Stored data entries:
<file path="src/mpwc_pkg.sv">
// shared types, widths and constants of the multichannel pulse width capture block
package mpwc_pkg;

   localparam int CHANNELS_DEFAULT = 18;
   localparam int CHANNEL_W        = 5;
   localparam int TIME_W           = 32;
   localparam int WIDTH_W          = 16;
   localparam int COUNT_W          = 32;
   localparam int CSR_INDEX_W      = 2;
   localparam int CSR_DATA_W       = 16;

   localparam logic [WIDTH_W-1:0] MIN_WIDTH_RESET = 16'd500;
   localparam logic [WIDTH_W-1:0] MAX_WIDTH_RESET = 16'd2500;

   typedef enum logic [CSR_INDEX_W-1:0] {
      CSR_MONITOR_ENABLE = 2'd0,
      CSR_MIN_WIDTH      = 2'd1,
      CSR_MAX_WIDTH      = 2'd2
   } csr_index_type;

   typedef struct packed {
      logic               monitor_enable;
      logic [WIDTH_W-1:0] min_width_us;
      logic [WIDTH_W-1:0] max_width_us;
   } csr_type;

   // one channel entry of the state memory
   typedef struct packed {
      logic [TIME_W-1:0]  rise_time;
      logic               rise_seen;
      logic [WIDTH_W-1:0] width;
      logic [COUNT_W-1:0] count;
      logic               width_valid;
   } entry_type;

endpackage

</file>
<file path="src/mpwc_if.sv">
// request and response channel interfaces
interface mpwc_req_if import mpwc_pkg::*; ();
   logic                 valid;
   logic                 ready;
   logic [CHANNEL_W-1:0] channel;
   logic                 rise_event;
   logic                 fall_event;
   logic [TIME_W-1:0]    timestamp_us;

   modport source (output valid, channel, rise_event, fall_event, timestamp_us,
                   input ready);
   modport sink   (input valid, channel, rise_event, fall_event, timestamp_us,
                   output ready);
endinterface

interface mpwc_rsp_if import mpwc_pkg::*; ();
   logic                 valid;
   logic                 ready;
   logic [CHANNEL_W-1:0] channel_out;
   logic [WIDTH_W-1:0]   high_width_us;
   logic [COUNT_W-1:0]   accept_count;
   logic                 width_valid;
   logic                 captured;
   logic                 ignored;

   modport source (output valid, channel_out, high_width_us, accept_count, width_valid,
                   captured, ignored, input ready);
   modport sink   (input valid, channel_out, high_width_us, accept_count, width_valid,
                   captured, ignored, output ready);
endinterface

</file>
<file path="src/mpwc_csr.sv">
// configuration registers
module mpwc_csr import mpwc_pkg::*; (
   input  logic                   clock,
   input  logic                   reset,
   input  logic                   csr_we,
   input  logic [CSR_INDEX_W-1:0] csr_index,
   input  logic [CSR_DATA_W-1:0]  csr_wdata,
   output csr_type                csr_q
);

   csr_type csr_ff;
   csr_type csr_in;

   always_comb begin
      csr_in = csr_ff;
      if (csr_we) begin
         unique case (csr_index_type'(csr_index))
            CSR_MONITOR_ENABLE: csr_in.monitor_enable = csr_wdata[0];
            CSR_MIN_WIDTH:      csr_in.min_width_us   = csr_wdata[WIDTH_W-1:0];
            CSR_MAX_WIDTH:      csr_in.max_width_us   = csr_wdata[WIDTH_W-1:0];
            default:            csr_in = csr_ff;
         endcase
      end
   end

   always_ff @(posedge clock) begin
      if (reset) begin
         csr_ff.monitor_enable <= 1'b0;
         csr_ff.min_width_us   <= MIN_WIDTH_RESET;
         csr_ff.max_width_us   <= MAX_WIDTH_RESET;
      end else begin
         csr_ff <= csr_in;
      end
   end

   assign csr_q = csr_ff;

endmodule

</file>
<file path="src/mpwc_core.sv">
// channel state memory with read-modify-write pipeline and output register
module mpwc_core import mpwc_pkg::*; #(
   parameter int CHANNELS = CHANNELS_DEFAULT
) (
   input  logic       clock,
   input  logic       reset,
   input  csr_type    csr_q,
   mpwc_req_if.sink   req_ch,
   mpwc_rsp_if.source rsp_ch
);

   localparam int IDX_W = (CHANNELS > 1) ? $clog2(CHANNELS) : 1;
   localparam int CMP_W = 7;

   // state memory and per-entry written flags (unwritten entries read as zero)
   entry_type         mem [CHANNELS];
   logic [CHANNELS-1:0] written_ff;

   // request decode
   logic [IDX_W+CHANNEL_W-1:0] req_ext;
   logic [IDX_W-1:0]           req_addr;
   logic                       req_in_range;
   logic                       req_acc;

   // read stage
   logic                 s1_valid_ff, s1_valid_in;
   logic [CHANNEL_W-1:0] s1_channel_ff;
   logic [IDX_W-1:0]     s1_addr_ff;
   logic                 s1_in_range_ff;
   logic                 s1_rise_ff;
   logic                 s1_fall_ff;
   logic [TIME_W-1:0]    s1_ts_ff;
   entry_type            rd_data_ff;
   logic                 written_rd_ff;
   logic                 fwd_hit_ff, fwd_hit_in;
   entry_type            fwd_data_ff;
   logic                 s1_adv;

   // modify
   entry_type         cur;
   entry_type         nxt;
   logic [TIME_W-1:0] pulse_w;
   logic              cap;
   logic              mem_we;

   // output register
   logic                 out_valid_ff, out_valid_in;
   logic [CHANNEL_W-1:0] out_channel_ff;
   logic [WIDTH_W-1:0]   out_width_ff;
   logic [COUNT_W-1:0]   out_count_ff;
   logic                 out_has_ff;
   logic                 out_cap_ff;
   logic                 out_ign_ff;

   assign req_ext      = {{IDX_W{1'b0}}, req_ch.channel};
   assign req_addr     = req_ext[IDX_W-1:0];
   assign req_in_range = {{(CMP_W-CHANNEL_W){1'b0}}, req_ch.channel} < CMP_W'(CHANNELS);

   assign s1_adv       = s1_valid_ff && (!out_valid_ff || rsp_ch.ready);
   assign req_ch.ready = !s1_valid_ff || s1_adv;
   assign req_acc      = req_ch.valid && req_ch.ready;
   assign s1_valid_in  = req_acc ? 1'b1 : (s1_adv ? 1'b0 : s1_valid_ff);

   // a write leaving the stage misses the read issued in the same cycle
   assign fwd_hit_in = s1_adv && mem_we && (s1_addr_ff == req_addr);

   always_comb begin
      if (fwd_hit_ff) begin
         cur = fwd_data_ff;
      end else if (written_rd_ff) begin
         cur = rd_data_ff;
      end else begin
         cur = '0;
      end
   end

   assign pulse_w = s1_ts_ff - cur.rise_time;

   always_comb begin
      nxt = cur;
      cap = 1'b0;
      if (csr_q.monitor_enable) begin
         if (s1_rise_ff) begin
            nxt.rise_time = s1_ts_ff;
            nxt.rise_seen = 1'b1;
         end else if (s1_fall_ff && cur.rise_seen) begin
            nxt.rise_seen = 1'b0;
            if (pulse_w > {{(TIME_W-WIDTH_W){1'b0}}, csr_q.min_width_us} &&
                pulse_w < {{(TIME_W-WIDTH_W){1'b0}}, csr_q.max_width_us}) begin
               nxt.width       = pulse_w[WIDTH_W-1:0];
               nxt.count       = cur.count + COUNT_W'(1);
               nxt.width_valid = 1'b1;
               cap             = 1'b1;
            end
         end
      end
   end

   assign mem_we       = s1_adv && s1_in_range_ff && csr_q.monitor_enable;
   assign out_valid_in = s1_adv ? 1'b1 : (rsp_ch.ready ? 1'b0 : out_valid_ff);

   always_ff @(posedge clock) begin
      if (mem_we) begin
         mem[s1_addr_ff] <= nxt;
      end
      if (req_acc) begin
         rd_data_ff <= mem[req_addr];
      end
   end

   always_ff @(posedge clock) begin
      if (reset) begin
         written_ff    <= '0;
         s1_valid_ff   <= 1'b0;
         fwd_hit_ff    <= 1'b0;
         out_valid_ff  <= 1'b0;
         written_rd_ff <= 1'b0;
      end else begin
         if (mem_we) begin
            written_ff[s1_addr_ff] <= 1'b1;
         end
         s1_valid_ff  <= s1_valid_in;
         out_valid_ff <= out_valid_in;
         if (req_acc) begin
            fwd_hit_ff    <= fwd_hit_in;
            written_rd_ff <= req_in_range && written_ff[req_addr];
         end
      end
   end

   always_ff @(posedge clock) begin
      if (req_acc) begin
         s1_channel_ff  <= req_ch.channel;
         s1_addr_ff     <= req_addr;
         s1_in_range_ff <= req_in_range;
         s1_rise_ff     <= req_ch.rise_event;
         s1_fall_ff     <= req_ch.fall_event;
         s1_ts_ff       <= req_ch.timestamp_us;
         fwd_data_ff    <= nxt;
      end
      if (s1_adv) begin
         out_channel_ff <= s1_channel_ff;
         out_ign_ff     <= !csr_q.monitor_enable;
         if (s1_in_range_ff) begin
            out_width_ff <= nxt.width;
            out_count_ff <= nxt.count;
            out_has_ff   <= nxt.width_valid;
            out_cap_ff   <= cap;
         end else begin
            out_width_ff <= '0;
            out_count_ff <= '0;
            out_has_ff   <= 1'b0;
            out_cap_ff   <= 1'b0;
         end
      end
   end

   assign rsp_ch.valid         = out_valid_ff;
   assign rsp_ch.channel_out   = out_channel_ff;
   assign rsp_ch.high_width_us = out_width_ff;
   assign rsp_ch.accept_count  = out_count_ff;
   assign rsp_ch.width_valid   = out_has_ff;
   assign rsp_ch.captured      = out_cap_ff;
   assign rsp_ch.ignored       = out_ign_ff;

`ifndef ASSERT_OFF
   a_cap_has_pulse: assert property (@(posedge clock) disable iff (reset)
      (out_valid_ff && out_cap_ff) |-> out_has_ff)
      else $error("captured result without width_valid");

   a_cap_not_ignored: assert property (@(posedge clock) disable iff (reset)
      (out_valid_ff && out_cap_ff) |-> !out_ign_ff)
      else $error("captured result while monitoring disabled");

   a_write_in_range: assert property (@(posedge clock) disable iff (reset)
      mem_we |-> (s1_valid_ff && s1_in_range_ff))
      else $error("state write for an invalid or out-of-range channel");

   a_fwd_same_channel: assert property (@(posedge clock) disable iff (reset)
      (req_acc && fwd_hit_in) |=> (fwd_hit_ff && s1_valid_ff))
      else $error("forwarded entry lost");
`endif

endmodule

</file>
<file path="src/multichannel_pulse_width_capture.sv">
// Per-channel servo pulse width capture.
// req_ch carries one edge event per transaction: channel, rise_event, fall_event and a
// free-running 32-bit microsecond timestamp. rsp_ch returns exactly one transaction per
// event with the channel's stored width, accept count, width_valid flag, and whether this
// event captured a width or was ignored because monitoring is off.
// csr_we/csr_index/csr_wdata write monitor_enable, min_width_us and max_width_us; write
// them only while no transaction is in flight.
// A request accepted into the read stage moves to the response register, held valid
// until rsp_ch takes it. Throughput: one event per cycle while rsp_ch is ready, set by
// the single read-modify-write pass over the channel state memory; back-to-back
// events on the same channel are forwarded from the write stage to the read stage.
// Reset (synchronous, active high) clears all channel state through per-entry written
// flags and restores the register defaults (disabled, 500, 2500).
// When rsp_ch stalls, the response register holds its transaction and one more event
// waits in the read stage; req_ch.ready drops until the output drains.
module multichannel_pulse_width_capture import mpwc_pkg::*; #(
   parameter int CHANNELS = CHANNELS_DEFAULT
) (
   input  logic                   clock,
   input  logic                   reset,
   mpwc_req_if.sink               req_ch,
   mpwc_rsp_if.source             rsp_ch,
   input  logic                   csr_we,
   input  logic [CSR_INDEX_W-1:0] csr_index,
   input  logic [CSR_DATA_W-1:0]  csr_wdata
);

   csr_type csr_q;

   mpwc_csr u_csr (
      .clock     (clock),
      .reset     (reset),
      .csr_we    (csr_we),
      .csr_index (csr_index),
      .csr_wdata (csr_wdata),
      .csr_q     (csr_q)
   );

   mpwc_core #(
      .CHANNELS (CHANNELS)
   ) u_core (
      .clock  (clock),
      .reset  (reset),
      .csr_q  (csr_q),
      .req_ch (req_ch),
      .rsp_ch (rsp_ch)
   );

endmodule
</file>
<file path="src/flat_wrapper.sv">
// flat-port wrapper written by rule: the top's interface ports become plain ports
module multichannel_pulse_width_capture_flat import mpwc_pkg::*;
#(
   parameter int CHANNELS = CHANNELS_DEFAULT
)
  (clock, reset, csr_we, csr_index, csr_wdata, req_ch_valid, req_ch_channel, req_ch_rise_event, req_ch_fall_event, req_ch_timestamp_us, req_ch_ready, rsp_ch_valid, rsp_ch_channel_out, rsp_ch_high_width_us, rsp_ch_accept_count, rsp_ch_width_valid, rsp_ch_captured, rsp_ch_ignored, rsp_ch_ready);
  mpwc_req_if req_ch_i ();
  mpwc_rsp_if rsp_ch_i ();
  input  logic clock;
  input  logic reset;
  input  logic csr_we;
  input  logic [CSR_INDEX_W-1:0] csr_index;
  input  logic [CSR_DATA_W-1:0] csr_wdata;
  input wire logic [$bits(req_ch_i.valid)-1:0] req_ch_valid;
  input wire logic [$bits(req_ch_i.channel)-1:0] req_ch_channel;
  input wire logic [$bits(req_ch_i.rise_event)-1:0] req_ch_rise_event;
  input wire logic [$bits(req_ch_i.fall_event)-1:0] req_ch_fall_event;
  input wire logic [$bits(req_ch_i.timestamp_us)-1:0] req_ch_timestamp_us;
  output wire logic [$bits(req_ch_i.ready)-1:0] req_ch_ready;
  output wire logic [$bits(rsp_ch_i.valid)-1:0] rsp_ch_valid;
  output wire logic [$bits(rsp_ch_i.channel_out)-1:0] rsp_ch_channel_out;
  output wire logic [$bits(rsp_ch_i.high_width_us)-1:0] rsp_ch_high_width_us;
  output wire logic [$bits(rsp_ch_i.accept_count)-1:0] rsp_ch_accept_count;
  output wire logic [$bits(rsp_ch_i.width_valid)-1:0] rsp_ch_width_valid;
  output wire logic [$bits(rsp_ch_i.captured)-1:0] rsp_ch_captured;
  output wire logic [$bits(rsp_ch_i.ignored)-1:0] rsp_ch_ignored;
  input wire logic [$bits(rsp_ch_i.ready)-1:0] rsp_ch_ready;
  assign req_ch_i.valid = req_ch_valid;
  assign req_ch_i.channel = req_ch_channel;
  assign req_ch_i.rise_event = req_ch_rise_event;
  assign req_ch_i.fall_event = req_ch_fall_event;
  assign req_ch_i.timestamp_us = req_ch_timestamp_us;
  assign req_ch_ready = req_ch_i.ready;
  assign rsp_ch_valid = rsp_ch_i.valid;
  assign rsp_ch_channel_out = rsp_ch_i.channel_out;
  assign rsp_ch_high_width_us = rsp_ch_i.high_width_us;
  assign rsp_ch_accept_count = rsp_ch_i.accept_count;
  assign rsp_ch_width_valid = rsp_ch_i.width_valid;
  assign rsp_ch_captured = rsp_ch_i.captured;
  assign rsp_ch_ignored = rsp_ch_i.ignored;
  assign rsp_ch_i.ready = rsp_ch_ready;
  multichannel_pulse_width_capture #(.CHANNELS(CHANNELS)) u_core (.clock(clock), .reset(reset), .req_ch(req_ch_i), .rsp_ch(rsp_ch_i), .csr_we(csr_we), .csr_index(csr_index), .csr_wdata(csr_wdata));
endmodule
</file>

**What the exercise asks:**
Set down, unchanged, only those lines above that fall between the line with "assign out_valid_in = s1_adv" and the line with "s1_in_range_ff <= req_in_range;", the two end lines included.

**Finished exercise:**
   assign out_valid_in = s1_adv ? 1'b1 : (rsp_ch.ready ? 1'b0 : out_valid_ff);

   always_ff @(posedge clock) begin
      if (mem_we) begin
         mem[s1_addr_ff] <= nxt;
      end
      if (req_acc) begin
         rd_data_ff <= mem[req_addr];
      end
   end

   always_ff @(posedge clock) begin
      if (reset) begin
         written_ff    <= '0;
         s1_valid_ff   <= 1'b0;
         fwd_hit_ff    <= 1'b0;
         out_valid_ff  <= 1'b0;
         written_rd_ff <= 1'b0;
      end else begin
         if (mem_we) begin
            written_ff[s1_addr_ff] <= 1'b1;
         end
         s1_valid_ff  <= s1_valid_in;
         out_valid_ff <= out_valid_in;
         if (req_acc) begin
            fwd_hit_ff    <= fwd_hit_in;
            written_rd_ff <= req_in_range && written_ff[req_addr];
         end
      end
   end

   always_ff @(posedge clock) begin
      if (req_acc) begin
         s1_channel_ff  <= req_ch.channel;
         s1_addr_ff     <= req_addr;
         s1_in_range_ff <= req_in_range;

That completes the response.